Trump hails Venezuelan oil inflow as US seizures at sea underline new energy strategy
Fossil Free Media via AP
  • Published February 26, 2026

 

Donald Trump used his State of the Union address to present a dramatic shift in Washington’s relationship with Venezuela as an energy success story, announcing that the United States had received “more than 80 million barrels of oil” from what he called a “new friend and partner” just hours after the Pentagon revealed the capture of another tanker linked to the South American country.

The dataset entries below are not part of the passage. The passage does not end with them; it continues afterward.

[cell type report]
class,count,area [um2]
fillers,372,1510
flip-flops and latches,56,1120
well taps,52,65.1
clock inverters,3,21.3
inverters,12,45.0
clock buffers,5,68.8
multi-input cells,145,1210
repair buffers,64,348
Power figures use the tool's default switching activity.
## src/rtl/otf_pkg.sv

```systemverilog
package otf_pkg;
  // one-hot digit slot positions
  localparam int DIG_M2 = 0;
  localparam int DIG_M1 = 1;
  localparam int DIG_Z  = 2;
  localparam int DIG_P1 = 3;
  localparam int DIG_P2 = 4;
  localparam int NSLOT  = 5;

  typedef enum logic {
    MODE_DIV  = 1'b0,
    MODE_ROOT = 1'b1
  } otf_mode_e;
endpackage

```

## src/rtl/otf_marker.sv

```systemverilog
module otf_marker #(
  parameter int W = 16
) (
  input  logic         clk_i,
  input  logic         rst_ni,
  input  logic         init_i,
  input  logic         adv_i,
  output logic [W-1:0] mark_o,
  output logic         done_o
);
  localparam logic [W-1:0] FIRST = {2'b01, {(W-2){1'b0}}};

  logic [W-1:0] mark_q;

  always_ff @(posedge clk_i or negedge rst_ni) begin
    if (!rst_ni)                mark_q <= FIRST;
    else if (init_i)            mark_q <= FIRST;
    else if (adv_i && |mark_q)  mark_q <= mark_q >> 2;
  end

  assign mark_o = mark_q;
  assign done_o = ~|mark_q;

  p_marker_onehot_r9: assert property (@(posedge clk_i) disable iff (!rst_ni)
    $onehot0(mark_q));

  p_marker_move_r9: assert property (@(posedge clk_i) disable iff (!rst_ni)
    (!init_i && adv_i && |mark_q) |=> (mark_q == ($past(mark_q) >> 2)));
endmodule

```

## src/rtl/otf_regs.sv

```systemverilog
module otf_regs
  import otf_pkg::*;
#(
  parameter int W = 16
) (
  input  logic             clk_i,
  input  logic             rst_ni,
  input  logic             init_i,
  input  logic             adv_i,
  input  logic [NSLOT-1:0] digit_i,
  input  logic [W-1:0]     mark_i,
  output logic [W-1:0]     qp_o,
  output logic [W-1:0]     qn_o
);
  logic [W-1:0] qp_q, qn_q;
  logic [W+1:0] m4, m4_low;
  logic [W-1:0] mask_old, mask_new, qm_cur, m_lo, m_hi;
  logic [W-1:0] qp_nx, qm_nx, qn_nx;

  // recover Q- : bits below the previous digit are zero in Q-
  assign m4       = {mark_i, 2'b00};
  assign m4_low   = m4 - {{(W+1){1'b0}}, 1'b1};
  assign mask_old = ~m4_low[W-1:0];
  assign qm_cur   = ~qn_q & mask_old;
  assign mask_new = ~(mark_i - {{(W-1){1'b0}}, 1'b1});
  assign m_lo     = mark_i;
  assign m_hi     = mark_i << 1;

  // one-hot digit steers the append sources directly
  always_comb begin
    qp_nx = ({W{digit_i[DIG_P2]}} & (qp_q | m_hi))
          | ({W{digit_i[DIG_P1]}} & (qp_q | m_lo))
          | ({W{digit_i[DIG_Z]}}  &  qp_q)
          | ({W{digit_i[DIG_M1]}} & (qm_cur | m_hi | m_lo))
          | ({W{digit_i[DIG_M2]}} & (qm_cur | m_hi));
    qm_nx = ({W{digit_i[DIG_P2]}} & (qp_q | m_lo))
          | ({W{digit_i[DIG_P1]}} &  qp_q)
          | ({W{digit_i[DIG_Z]}}  & (qm_cur | m_hi | m_lo))
          | ({W{digit_i[DIG_M1]}} & (qm_cur | m_hi))
          | ({W{digit_i[DIG_M2]}} & (qm_cur | m_lo));
    qn_nx = ~qm_nx & mask_new;
  end

  always_ff @(posedge clk_i or negedge rst_ni) begin
    if (!rst_ni) begin
      qp_q <= '0;
      qn_q <= '0;
    end else if (init_i) begin
      qp_q <= '0;
      qn_q <= '0;
    end else if (adv_i) begin
      qp_q <= qp_nx;
      qn_q <= qn_nx;
    end
  end

  assign qp_o = qp_q;
  assign qn_o = qn_q;

  p_init_clear_r1: assert property (@(posedge clk_i) disable iff (!rst_ni)
    init_i |=> (qp_q == '0 && qn_q == '0));

  p_hold_r10: assert property (@(posedge clk_i) disable iff (!rst_ni)
    (!init_i && !adv_i) |=> ($stable(qp_q) && $stable(qn_q)));
endmodule

```

## src/rtl/otf_mult.sv

```systemverilog
module otf_mult
  import otf_pkg::*;
#(
  parameter int W  = 16,
  parameter int MW = W + 3
) (
  input  logic                        mode_i,
  input  logic [W-1:0]                qp_i,
  input  logic [W-1:0]                qn_i,
  input  logic [W-1:0]                mark_i,
  input  logic [W-1:0]                divisor_i,
  output logic [NSLOT-1:0][MW-1:0]    mult_o,
  output logic [NSLOT-1:0]            cin_o
);
  localparam int XW = MW - W;

  logic [MW-1:0] qp_x, qn_x, m_x, d_x;
  logic          root;

  assign root = (otf_mode_e'(mode_i) == MODE_ROOT);
  assign qp_x = {{XW{1'b0}}, qp_i};
  // -Q is negative unless Q is zero
  assign qn_x = {{XW{|qn_i}}, qn_i};
  assign m_x  = {{XW{1'b0}}, mark_i};
  assign d_x  = {{XW{1'b0}}, divisor_i};

  assign mult_o[DIG_Z] = '0;
  assign cin_o[DIG_Z]  = 1'b0;

  for (genvar g = 1; g <= 2; g++) begin : g_mag
    logic [MW-1:0] root_pos, root_neg, div_pos, div_neg;
    assign root_pos = ~((qp_x << g) | (m_x << (2 * (g - 1))));
    assign root_neg = ~((qn_x << g) | (m_x << (2 * (g - 1))));
    assign div_pos  = ~(d_x << (g - 1));
    assign div_neg  =  (d_x << (g - 1));
    assign mult_o[DIG_Z + g] = root ? root_pos : div_pos;
    assign mult_o[DIG_Z - g] = root ? root_neg : div_neg;
    assign cin_o[DIG_Z + g]  = 1'b1;
    assign cin_o[DIG_Z - g]  = root;
  end
endmodule

```

## src/rtl/otf_root_gen.sv

```systemverilog
module otf_root_gen
  import otf_pkg::*;
#(
  parameter int NDIG = 8,
  parameter int W    = 2 * NDIG,
  parameter int MW   = W + 3
) (
  input  logic                     clk_i,
  input  logic                     rst_ni,
  input  logic                     init_i,
  input  logic                     step_i,
  input  logic                     mode_i,
  input  logic [NSLOT-1:0]         digit_i,
  input  logic [W-1:0]             divisor_i,
  output logic [W-1:0]             q_pos_o,
  output logic [W-1:0]             q_negn_o,
  output logic                     done_o,
  output logic [NSLOT-1:0][MW-1:0] mult_o,
  output logic [NSLOT-1:0]         cin_o,
  output logic [MW-1:0]            sel_mult_o,
  output logic                     sel_cin_o
);
  logic [W-1:0] mark;
  logic         done, adv;
  logic [W-1:0] neg_sum;

  assign adv = step_i & ~done & ~init_i;

  otf_marker #(.W(W)) u_marker (
    .clk_i  (clk_i),
    .rst_ni (rst_ni),
    .init_i (init_i),
    .adv_i  (adv),
    .mark_o (mark),
    .done_o (done)
  );

  otf_regs #(.W(W)) u_regs (
    .clk_i   (clk_i),
    .rst_ni  (rst_ni),
    .init_i  (init_i),
    .adv_i   (adv),
    .digit_i (digit_i),
    .mark_i  (mark),
    .qp_o    (q_pos_o),
    .qn_o    (q_negn_o)
  );

  otf_mult #(.W(W), .MW(MW)) u_mult (
    .mode_i    (mode_i),
    .qp_i      (q_pos_o),
    .qn_i      (q_negn_o),
    .mark_i    (mark),
    .divisor_i (divisor_i),
    .mult_o    (mult_o),
    .cin_o     (cin_o)
  );

  always_comb begin
    sel_mult_o = '0;
    sel_cin_o  = 1'b0;
    for (int s = 0; s < NSLOT; s++) begin
      sel_mult_o = sel_mult_o | ({MW{digit_i[s]}} & mult_o[s]);
      sel_cin_o  = sel_cin_o  | (digit_i[s] & cin_o[s]);
    end
  end

  assign done_o  = done;
  assign neg_sum = q_pos_o + q_negn_o;

  p_digit_onehot_r8: assert property (@(posedge clk_i) disable iff (!rst_ni)
    (step_i && !done && !init_i) |-> $onehot(digit_i));

  p_negate_r3: assert property (@(posedge clk_i) disable iff (!rst_ni)
    neg_sum == '0);
endmodule

```

## config.mk

```make
export PLATFORM = sky130hd
export DESIGN_NAME = otf_root_gen
export DESIGN_NICKNAME = d
export VERILOG_FILES = /design/src/rtl/otf_pkg.sv /design/src/rtl/otf_marker.sv /design/src/rtl/otf_regs.sv /design/src/rtl/otf_mult.sv /design/src/rtl/otf_root_gen.sv
export SDC_FILE = /design/constraint.sdc
export NUM_CORES = 1
export LEC_CHECK = 0
export CELL_PAD_IN_SITES_DETAIL_PLACEMENT = 0
export CELL_PAD_IN_SITES_GLOBAL_PLACEMENT = 2
export CORE_ASPECT_RATIO = 0.5
export CORE_MARGIN = 10
export CORE_UTILIZATION = 23
export CTS_CLUSTER_DIAMETER = 80
export DETAILED_ROUTE_END_ITERATION = 6
export PLACE_DENSITY_LB_ADDON = 0.1
export SLEW_MARGIN = 40
export SYNTH_ARGS = -nofsm -noshare
export SYNTH_HDL_FRONTEND = slang
export SYNTH_SLANG_ARGS = --single-unit
```

## constraint.sdc

```tcl
create_clock -name clk_i -period 3.5 [get_ports clk_i]
set_input_delay 0.525 -clock clk_i [delete_from_list [all_inputs] [get_ports clk_i]]
set_output_delay 0.525 -clock clk_i [all_outputs]
set_load 0.02 [all_outputs]
```

==> reports/metrics.yaml, run 1 <==
crit_type: "register to primary output"
place_congestion: 0.8307
placed_cells: 788
synthArstFlopShare: 1.000
ys.flop_type: "dfrtp_1"
die_w_um: 196.1
drive_gt1_frac: 0.08291
drv_slew: 0
path_max_fanout: 6
worst-path-buf-inv: 1
postCtsResizedCells: 0
grt_overflow_total: 0
routed_via_density: 5.260
synth_area_leader_cell: "dfrtp_1"
htree_num_levels: 2
routedWlPerCell_um: 24.63
dp_slack_ns: 0.5414
first_pass_iters: 5
min_period_ns: 3.156
ys_top_cells_by_area: "dfrtp_1 (27%), buf_4 (6.9%), nand2_1 (5.5%), mux2i_1 (5.3%), a22oi_1 (4.8%)"
vdd_drop_max_uv: 171.9
synth.avg_cell_area_sq_um: 7.889
root_buffer: "clkbuf_16"
postRouteAntennaNets: 0
rsz0062_at_grt: "no"
clk_pin_slew_ns: 0.06
fin_crit_sh: 0.9017
finalNonFillerCells: 795
antenna_found_initial: 0
met2_usage: 0.2598
clockBufferDepth: 2
grt-busiest-layer: "met1"
synth_edf_count: 0
critPathMaxStageDelay_ns: 0.63
slowest_stage: "clkdlybuf4s50_1"
grtUsageMet1: 0.2614
synth_cell_types: 52
track_usage: 0.1748
postCtsSetupRepairBufs: 0
maxSlewHeadroom: 0.6144
synth.most_common_cell: "nand2_1"
tightest_slew_ns: 0.5785
yosysWarningCount: 0
fmax_ghz: 0.3169
grt_pass1_vias: 4135
start_util: 0.2331
grt_pass1_wl_um: 28500
placed_area_sq_um: 5253
arrival_ns: 2.63
finalWirelength_um: 19580
portBuffers: 152
clk_latency_ns: 0.29
dp_hpwl_um: 15510
yosysTopAreaCellShare: 0.2737
core.rowCount: 32
syn_area_sq_um: 3566
fin_skew_ns: 0.006102
fin_nets: 619
path_cells: "nor4_1 -> nand4_1 -> nor2_1 -> nand2_1 -> nand2_1 -> clkdlybuf4s50_1"
area_delta_synth_final_pct: 51.05
cts.sinks: 40
final_hold_viol_count: 0
cp_data_required_time_ns: 2.97
die_h_um: 108.0
vias: 4182
cts_tree: "built"
power.leakage_nw: 2.210
p_per_area_nw_per_um2: 304.5
ios: 179
drc: 0
grt_max_degree: 41
setup_tns_ns: 0
ys_seq_area_frac: 0.2811
hold_path.class: "primary input to asynchronous set/reset pin"
crit_family: "simple AND/OR/NAND/NOR gates"
first_iter_violations: 379
cp-start-kind: "register"
final_cell_area_sq_um: 5386
end_kind: "primary output"
core_sq_um: 15290
synthTopCellsByCount: "nand2_1 (52), dfrtp_1 (39), nor2_1 (38)"
postCtsHoldBufs: 0
drv_cap: 0
ys_ff_latch: 40
cts_buffers: 5
setup_slack_ns: 0.3440
utilization: 0.3522
grtUsageMet3: 0.03182
syn_inst: 452
diodes: 0
setup_violations: 0
crit_top_cell: "nand2_1"
dieArea_sq_um: 21190
status: "completed"
==> config.mk <==
export PLATFORM = sky130hd
export DESIGN_NAME = burst_col_gen
export DESIGN_NICKNAME = d
export VERILOG_FILES = /design/src/rtl/burst_col_gen.sv
export SDC_FILE = /design/constraint.sdc
export NUM_CORES = 1
export LEC_CHECK = 0
export ABC_AREA = 1
export BUFFER_PORTS_ARGS = -buffer_cell sky130_fd_sc_hd__buf_2
export CAP_MARGIN = 20
export CORE_AREA = 10 10 93 95
export DETAILED_ROUTE_END_ITERATION = 10
export DIE_AREA = 0 0 103 105
export PLACE_DENSITY_LB_ADDON = 0.12
export SLEW_MARGIN = 25
export SYNTH_ARGS = -nofsm -noshare
export SYNTH_HDL_FRONTEND = slang
export SYNTH_SLANG_ARGS = --single-unit
==> constraint.sdc <==
create_clock -name clk -period 4.3 [get_ports clk]
set_input_delay 0.86 -clock clk [delete_from_list [all_inputs] [get_ports clk]]
set_output_delay 0.86 -clock clk [all_outputs]
set_load 0.01 [all_outputs]
$ cat src/rtl/pla_pkg.sv
package pla_pkg;
   localparam int SUMS_PER_CELL = 4;

   // position of a literal in one AND row: true at 2i, inverted at 2i+1
   function automatic int lit_pos(input int idx, input bit inverted);
      return 2 * idx + (inverted ? 1 : 0);
   endfunction
endpackage

$ cat src/rtl/pla_cfg_chain.sv
module pla_cfg_chain #(
   parameter int TOTAL = 16,
   parameter int W     = 4
) (
   input  logic             clk,
   input  logic             rst_n,
   input  logic             en,
   input  logic [W-1:0]     din,
   output logic [TOTAL-1:0] q
);
   if (TOTAL <= W || TOTAL % W != 0) begin : g_bad_len
      $error("pla_cfg_chain: TOTAL must be a multiple of W and larger than W");
   end

   if (W == 1) begin : g_serial
      always_ff @(posedge clk or negedge rst_n) begin
         if (!rst_n)  q <= '0;
         else if (en) q <= {din[0], q[TOTAL-1:1]};
      end
   end else begin : g_word
      always_ff @(posedge clk or negedge rst_n) begin
         if (!rst_n)  q <= '0;
         else if (en) q <= {din, q[TOTAL-1:W]};
      end
   end
endmodule

$ cat src/rtl/pla_and_plane.sv
module pla_and_plane
   import pla_pkg::*;
#(
   parameter int N_IN = 8,
   parameter int N_PT = 16,
   localparam int N_LIT = 2 * N_IN
) (
   input  logic [N_IN-1:0]       x,
   input  logic [N_PT*N_LIT-1:0] cfg,
   output logic [N_PT-1:0]       pt
);
   logic [N_LIT-1:0] lit;

   for (genvar i = 0; i < N_IN; i++) begin : g_lit
      assign lit[lit_pos(i, 1'b0)] = x[i];
      assign lit[lit_pos(i, 1'b1)] = ~x[i];
   end

   // an unused literal is forced true, so an empty row gives 1
   for (genvar p = 0; p < N_PT; p++) begin : g_row
      assign pt[p] = &(lit | ~cfg[p*N_LIT +: N_LIT]);
   end
endmodule

$ cat src/rtl/pla_or_plane.sv
module pla_or_plane #(
   parameter int N_TERM = 8,
   parameter int N_SUM  = 8
) (
   input  logic [N_TERM-1:0]       pt,
   input  logic [N_SUM*N_TERM-1:0] cfg,
   output logic [N_SUM-1:0]        sum
);
   for (genvar s = 0; s < N_SUM; s++) begin : g_col
      assign sum[s] = |(pt & cfg[s*N_TERM +: N_TERM]);
   end
endmodule
## src/rtl/i2cst_pkg.sv

```systemverilog
package i2cst_pkg;

    localparam int NUM_SLOTS  = 3;
    localparam int DATA_BITS  = 8;
    localparam int FRAME_BITS = DATA_BITS + 1;
    localparam int STAT_W     = 8;
    localparam int HOLD2_POS  = 5;
    localparam int STOP_POS   = 7;

    typedef logic [DATA_BITS-1:0] byte_t;

    typedef enum logic {
        FMT_7BIT  = 1'b0,
        FMT_10BIT = 1'b1
    } addr_fmt_e;

    typedef struct packed {
        logic start;
        logic stop;
        logic scl_rise;
        logic scl_fall;
        logic sda;
    } line_ev_t;

    function automatic logic slot_hit(addr_fmt_e fmt, byte_t rx, byte_t slot);
        if (fmt == FMT_10BIT)
            return rx == slot;
        return rx[DATA_BITS-1:1] == slot[DATA_BITS-1:1];
    endfunction

    function automatic logic [STAT_W-1:0] pack_status(
        logic [NUM_SLOTS-1:0] hits, logic hold2, logic stop_seen);
        logic [STAT_W-1:0] s;
        s                = '0;
        s[NUM_SLOTS-1:0] = hits;
        s[HOLD2_POS]     = hold2;
        s[STOP_POS]      = stop_seen;
        return s;
    endfunction

endpackage

```

## src/rtl/i2cst_line_sync.sv

```systemverilog
module i2cst_line_sync
    import i2cst_pkg::*;
#(
    parameter int STAGES = 2
) (
    input  logic     clk,
    input  logic     rst,
    input  logic     scl_in,
    input  logic     sda_in,
    output line_ev_t ev
);

    logic [STAGES-1:0] scl_pipe;
    logic [STAGES-1:0] sda_pipe;
    logic              scl_prev;
    logic              sda_prev;
    logic              scl_now;
    logic              sda_now;

    // idle bus is high, so reset to 1 to avoid a false edge
    always_ff @(posedge clk) begin
        if (rst) begin
            scl_pipe <= '1;
            sda_pipe <= '1;
            scl_prev <= 1'b1;
            sda_prev <= 1'b1;
        end else begin
            scl_pipe <= {scl_pipe[STAGES-2:0], scl_in};
            sda_pipe <= {sda_pipe[STAGES-2:0], sda_in};
            scl_prev <= scl_now;
            sda_prev <= sda_now;
        end
    end

    assign scl_now = scl_pipe[STAGES-1];
    assign sda_now = sda_pipe[STAGES-1];

    always_comb begin
        ev.sda      = sda_now;
        ev.scl_rise = scl_now & ~scl_prev;
        ev.scl_fall = ~scl_now & scl_prev;
        ev.start    = scl_now & scl_prev & sda_prev & ~sda_now;
        ev.stop     = scl_now & scl_prev & ~sda_prev & sda_now;
    end

    AST_STOP_NEEDS_SCL_HIGH: assert property (@(posedge clk) disable iff (rst)
        ev.stop |=> scl_prev);

endmodule

```

## src/rtl/i2cst_bit_track.sv

```systemverilog
module i2cst_bit_track
    import i2cst_pkg::*;
#(
    parameter int CNT_W = $clog2(FRAME_BITS + 1)
) (
    input  logic     clk,
    input  logic     rst,
    input  line_ev_t ev,
    output logic     first_done,
    output byte_t    rx_byte,
    output logic     data_end
);

    localparam logic [CNT_W-1:0] LAST_DATA = CNT_W'(DATA_BITS - 1);
    localparam logic [CNT_W-1:0] ACK_SLOT  = CNT_W'(DATA_BITS);

    logic                 active;
    logic                 first;
    logic [CNT_W-1:0]     cnt;
    logic [DATA_BITS-2:0] shreg;

    always_ff @(posedge clk) begin
        if (rst) begin
            active <= 1'b0;
            first  <= 1'b0;
            cnt    <= '0;
            shreg  <= '0;
        end else if (ev.start) begin
            active <= 1'b1;
            first  <= 1'b1;
            cnt    <= '0;
        end else if (ev.stop) begin
            active <= 1'b0;
            first  <= 1'b0;
            cnt    <= '0;
        end else if (active && ev.scl_rise) begin
            if (cnt == ACK_SLOT) begin
                cnt <= '0;
            end else begin
                shreg <= {shreg[DATA_BITS-3:0], ev.sda};
                cnt   <= cnt + 1'b1;
                if (cnt == LAST_DATA)
                    first <= 1'b0;
            end
        end
    end

    assign rx_byte    = {shreg, ev.sda};
    assign first_done = active & first & ev.scl_rise & (cnt == LAST_DATA);
    assign data_end   = active & ev.scl_fall & (cnt == ACK_SLOT);

    AST_CNT_BOUND: assert property (@(posedge clk) disable iff (rst)
        cnt <= ACK_SLOT);
    AST_START_RESTARTS: assert property (@(posedge clk) disable iff (rst)
        ev.start |=> (cnt == '0) && first);

endmodule

```

## src/rtl/i2cst_addr_match.sv

```systemverilog
module i2cst_addr_match
    import i2cst_pkg::*;
(
    input  logic                      clk,
    input  logic                      rst,
    input  logic                      match_en,
    input  addr_fmt_e                 fmt,
    input  logic                      cmp_valid,
    input  byte_t                     rx_byte,
    input  logic                      data_wr,
    input  logic [NUM_SLOTS-1:0][7:0] slots,
    output logic [NUM_SLOTS-1:0]      flags
);

    logic [NUM_SLOTS-1:0] hits;

    for (genvar i = 0; i < NUM_SLOTS; i++) begin : g_slot
        assign hits[i] = slot_hit(fmt, rx_byte, slots[i]);
    end

    // compare result wins over a host clear in the same cycle
    always_ff @(posedge clk) begin
        if (rst || !match_en)
            flags <= '0;
        else if (cmp_valid)
            flags <= hits;
        else if (data_wr)
            flags <= '0;
    end

    AST_MATCH_OFF_CLEARS: assert property (@(posedge clk) disable iff (rst)
        !match_en |=> flags == '0);
    AST_FLAGS_QUIET: assert property (@(posedge clk) disable iff (rst)
        (match_en && !cmp_valid && !data_wr) |=> $stable(flags));

endmodule

```

## src/rtl/i2c_addr_status.sv

```systemverilog
module i2c_addr_status
    import i2cst_pkg::*;
#(
    parameter int SYNC_STAGES = 2
) (
    input  logic                      clk,
    input  logic                      rst,
    input  logic                      scl_in,
    input  logic                      sda_in,
    input  logic                      bus_en,
    input  logic                      match_en,
    input  logic                      ten_bit,
    input  logic                      ack_irq_en,
    input  logic                      ack_clk_en,
    input  logic                      hold_n,
    input  logic                      data_wr,
    input  logic                      stop_clr_wr,
    input  logic                      hold2_set_wr,
    input  logic [NUM_SLOTS-1:0][7:0] slave_addr,
    output logic [STAT_W-1:0]         status,
    output logic                      scl_hold,
    output logic                      irq
);

    line_ev_t             ev;
    logic                 first_done;
    byte_t                rx_byte;
    logic                 data_end;
    logic [NUM_SLOTS-1:0] flags;
    logic                 hold2;
    logic                 stop_seen;

    i2cst_line_sync #(.STAGES(SYNC_STAGES)) u_sync (
        .clk    (clk),
        .rst    (rst),
        .scl_in (scl_in),
        .sda_in (sda_in),
        .ev     (ev)
    );

    i2cst_bit_track u_track (
        .clk        (clk),
        .rst        (rst),
        .ev         (ev),
        .first_done (first_done),
        .rx_byte    (rx_byte),
        .data_end   (data_end)
    );

    i2cst_addr_match u_match (
        .clk       (clk),
        .rst       (rst),
        .match_en  (match_en),
        .fmt       (addr_fmt_e'(ten_bit)),
        .cmp_valid (first_done),
        .rx_byte   (rx_byte),
        .data_wr   (data_wr),
        .slots     (slave_addr),
        .flags     (flags)
    );

    // ACK-phase hold: hardware drop wins over a host release
    always_ff @(posedge clk) begin
        if (rst) begin
            hold2 <= 1'b1;
            irq   <= 1'b0;
        end else begin
            irq <= 1'b0;
            if (!ack_irq_en) begin
                hold2 <= 1'b1;
            end else if (data_end && ack_clk_en) begin
                hold2 <= 1'b0;
                irq   <= hold2;
            end else if (hold2_set_wr) begin
                hold2 <= 1'b1;
            end
        end
    end

    always_ff @(posedge clk) begin
        if (rst || !bus_en)
            stop_seen <= 1'b0;
        else if (ev.stop)
            stop_seen <= 1'b1;
        else if (stop_clr_wr)
            stop_seen <= 1'b0;
    end

    assign scl_hold = ~hold_n | ~hold2;
    assign status   = pack_status(flags, hold2, stop_seen);

    AST_STATUS_PAD: assert property (@(posedge clk) disable iff (rst)
        !status[3] && !status[4] && !status[6]);
    AST_HOLD2_ACKOFF: assert property (@(posedge clk) disable iff (rst)
        !ack_irq_en |=> status[HOLD2_POS]);
    AST_HOLD_WHEN_HOLD2: assert property (@(posedge clk) disable iff (rst)
        !status[HOLD2_POS] |-> scl_hold);
    AST_STOP_BUSOFF: assert property (@(posedge clk) disable iff (rst)
        !bus_en |=> !status[STOP_POS]);
    AST_IRQ_SINGLE: assert property (@(posedge clk) disable iff (rst)
        irq |=> !irq);
    AST_IRQ_ON_FALL: assert property (@(posedge clk) disable iff (rst)
        irq |-> $fell(status[HOLD2_POS]));

endmodule

```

“We just received from our new friend and partner, Venezuela, more than 80 million barrels of oil,” Trump said, pairing the claim with a broader celebration of domestic output. “American oil production is up by more than 600,000 barrels a day,” he added, repeating his campaign pledge to “drill, baby, drill.”

The timing connected two strands of the administration’s policy: the push to expand US fossil fuel production at home and the effort to reshape Venezuela’s oil sector following the January operation in Caracas in which US special forces abducted President Nicolas Maduro. Maduro had previously warned that Washington’s hostility towards his government was a pretext for gaining control over the country’s vast reserves.

Since that raid, the White House has moved to open Venezuela’s energy industry to US companies, hosting executives from Chevron, Exxon Mobil and ConocoPhillips for talks in early January on the future of oil production there.

The military dimension of that strategy was visible earlier on Tuesday, when the Pentagon said US forces had boarded and seized a third tanker in the Indian Ocean.

“Three boats ran and now all three have been captured,” the Department of Defense wrote on social media, releasing footage that showed armed troops descending from helicopters onto a vessel it said had been tracked “from the Caribbean to the Indian Ocean.”

The ship, identified as the Bertha, was carrying 1.9 million barrels of Merey 16 crude, according to Samir Madani of TankerTrackers.com. He told the Associated Press that the vessel was one of 16 tankers that left the Venezuelan coast after Maduro’s removal on January 3.

Shipping records illustrate the opaque routes such cargoes often take. The Bertha had been flagged to the Cook Islands when it was sanctioned over links to Iran, but more recently appeared under the flag of Curaçao and was managed by a company in China, according to the Equasis maritime database. The Pentagon did not specify the ship’s point of origin.

The seizures and the inflow of oil come as the administration accelerates extraction elsewhere, including in Alaska’s Arctic National Wildlife Refuge, reinforcing a fossil-fuel-first energy policy at a time when several Caribbean states are calling for a faster transition to renewables as they confront stronger tropical storms linked to climate change.